▶ WHAT IS BEING ASKED: Go through the lines below and copy each one that holds the string "layout".

▶ AVAILABLE DATA:
Background: an optimization exercise with open tools, aiming at small area. Do not read the settings as production practice. Only simulation tests tie the RTL to the original design; equivalence was not proved. Power figures rest on the tool's default switching activity, not on a simulated workload.

[run.sh]
#!/bin/bash
# synth_recipe.tcl (not shown) runs the flow's synth.tcl, then flattens the netlist and writes it again
# the make line also repeats each setting of config.mk as NAME=value (left out here)
make -C /OpenROAD-flow-scripts/flow DESIGN_CONFIG=/design/flow/config.mk WORK_HOME=/design/flow/orfs CLKGATE_MAP_FILE= SYNTH_SCRIPT=/design/flow/synth_recipe.tcl finish
[config.mk]
export PLATFORM = sky130hd
export DESIGN_NAME = psfc
export DESIGN_NICKNAME = psfc
export VERILOG_FILES = /design/flow/design.v
export SDC_FILE = /design/flow/constraint.sdc
export NUM_CORES = 4
export LEC_CHECK = 0
export CAP_MARGIN = 20
export CORE_MARGIN = 2
export CORE_UTILIZATION = 25
export PLACE_DENSITY = 0.35
export SLEW_MARGIN = 20
[constraint.sdc]
create_clock -name core_clock -period 25.0 [get_ports {clk}]
set_input_delay 5.0000 -clock core_clock [delete_from_list [all_inputs] [get_ports {clk}]]
set_output_delay 5.0000 -clock core_clock [all_outputs]
set_load 0.01 [all_outputs]
Context: an optimization exercise on an open-source flow, tuned for small area. The choices shown serve that exercise and are no tape-out recipe. Only the layout flow was run in this run; the RTL was not checked for function there. Power figures rest on the tool's default switching activity, not on a simulated workload.

### flow/config.mk
export PLATFORM = sky130hd
export DESIGN_NAME = pcodec
export DESIGN_NICKNAME = pcodec
export VERILOG_FILES = /design/flow/design.v
export SDC_FILE = /design/flow/constraint.sdc
export NUM_CORES = 4
export LEC_CHECK = 0
export ABC_AREA = 1
export CAP_MARGIN = 20
export CORE_MARGIN = 2
export CORE_UTILIZATION = 40
export SLEW_MARGIN = 20
### flow/constraint.sdc
create_clock -name core_clock -period 10.0 [get_ports {clk}]
set_input_delay 2.0000 -clock core_clock [delete_from_list [all_inputs] [get_ports {clk}]]
set_output_delay 2.0000 -clock core_clock [all_outputs]
set_load 0.01 [all_outputs]
From an optimization exercise on the open Yosys and OpenROAD flow, aimed at small area, a short achievable clock period and few clock cycles; shortcuts taken in it are not production practice.
Only simulation tests tie the RTL to the original design; equivalence was not proved.
Power and IR drop assume default switching activity.

== build 98 ==
// twb_flash_engine
module twb_flash_engine (
    input  wire        clk,
    input  wire        rst,
    input  wire        cmd_valid,
    output wire        cmd_ready,
    input  wire        cmd_verify,       
    input  wire [15:0] cmd_length,       
    input  wire [15:0] cmd_start_page,
    input  wire [7:0]  cmd_page_size,    
    input  wire        buf_valid,
    output wire        buf_ready,
    input  wire [7:0]  buf_data,
    output wire        tx_valid,
    input  wire        tx_ready,
    output wire [7:0]  tx_data,
    output wire        tx_last,
    input  wire        ack_valid,
    output wire        ack_ready,
    input  wire        ack_ok,
    input  wire        rx_valid,
    output wire        rx_ready,
    input  wire [7:0]  rx_data,
    output reg         rsp_valid,
    output reg  [2:0]  rsp_status,
    output wire [15:0] rsp_page
);
    reg        st_idle, st_hdr, st_data, st_ack, st_read, st_fin;
    reg        verify;
    reg [7:0]  ps;
    reg [15:0] rem;          
    reg [7:0]  cnt;          
    reg [15:0] idx;          
    reg [15:0] addr;         
    reg [15:0] crc;          
    reg        mul;
    reg        nmul;         
    reg [7:0]  o_data;
    reg        o_valid, o_last;
    reg [7:0]  s_data;
    reg        s_valid;
    reg        tx_valid_q, buf_ready_q, rx_ready_q;
    wire [3:0] step  = crc[3:0];
    wire [1:0] h     = crc[5:4];
    wire       acarry = crc[8];
    reg        busy;         
    assign cmd_ready = ~busy;
    assign ack_ready = st_ack;
    assign tx_valid  = tx_valid_q;
    assign tx_data   = o_data;
    assign tx_last   = o_last;
    assign buf_ready = buf_ready_q;
    assign rx_ready  = rx_ready_q;
    assign rsp_page  = idx;
    wire cmd_fire = st_idle & cmd_valid;
    wire tx_fire  = tx_valid_q & tx_ready;
    wire rx_fire  = rx_ready_q & rx_valid;
    wire buf_fire = buf_ready_q & buf_valid;
  ...
clock: 11.0 ns
lec_check: 0
cap_margin: 20
core_margin: 2
core_utilization: 40
slew_margin: 20
standard.sh (not shown) runs the stock make flow with config.mk's settings and CLKGATE_MAP_FILE= SYNTH_SCRIPT=/design/flow/synth_recipe.tcl, a recipe that flattens the netlist after the stock synthesis.
==> flow/flow/run.sh <==
#!/bin/bash
# Standard ORFS layout with small port buffers and a lighter clock tree.
set -euo pipefail
export BUFFER_PORTS_ARGS="-buffer_cell sky130_fd_sc_hd__buf_1"
export CTS_ARGS="-sink_clustering_enable -repair_clock_nets -dont_use_dummy_load -buf_list {sky130_fd_sc_hd__clkbuf_4} -sink_clustering_size 24 -sink_clustering_max_diameter 80"
export SETUP_SLACK_MARGIN=7.4
bash standard.sh > standard.log 2>&1
Build 98 closes out successfully: all stages finished, all timing, DRC and antenna checks passed.
Testbench counts of build 98, summed over its fixed seeds: cycles 62,558.
Background: an optimization exercise with open tools, aiming at a short achievable clock period and few clock cycles per item. Do not read the settings as production practice. In this exercise RTL edits were held to simulation tests only and were not proved equivalent to the original. Power is estimated from default activity; no workload was simulated.

**flow/run.sh**
```bash
#!/bin/bash
# The standard layout, with timing repair aiming for extra setup slack so that
# the achieved period comes out well under the clock period.
set -euo pipefail
bash standard.sh finish SETUP_SLACK_MARGIN=9.5 TNS_END_PERCENT=100 > flow_make.log 2>&1
```
**config.mk**
```make
export PLATFORM = sky130hd
export DESIGN_NAME = sicb_xcode
export DESIGN_NICKNAME = sicb_xcode
export VERILOG_FILES = /design/flow/design.v
export SDC_FILE = /design/flow/constraint.sdc
export NUM_CORES = 4
export LEC_CHECK = 0
export CAP_MARGIN = 20
export CORE_MARGIN = 2
export CORE_UTILIZATION = 40
export SLEW_MARGIN = 20
export SYNTH_HIERARCHICAL = 1
export SYNTH_MINIMUM_KEEP_SIZE = 0
```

▶ COMPLETED TASK:
Context: an optimization exercise on an open-source flow, tuned for small area. The choices shown serve that exercise and are no tape-out recipe. Only the layout flow was run in this run; the RTL was not checked for function there. Power figures rest on the tool's default switching activity, not on a simulated workload.
# Standard ORFS layout with small port buffers and a lighter clock tree.
# The standard layout, with timing repair aiming for extra setup slack so that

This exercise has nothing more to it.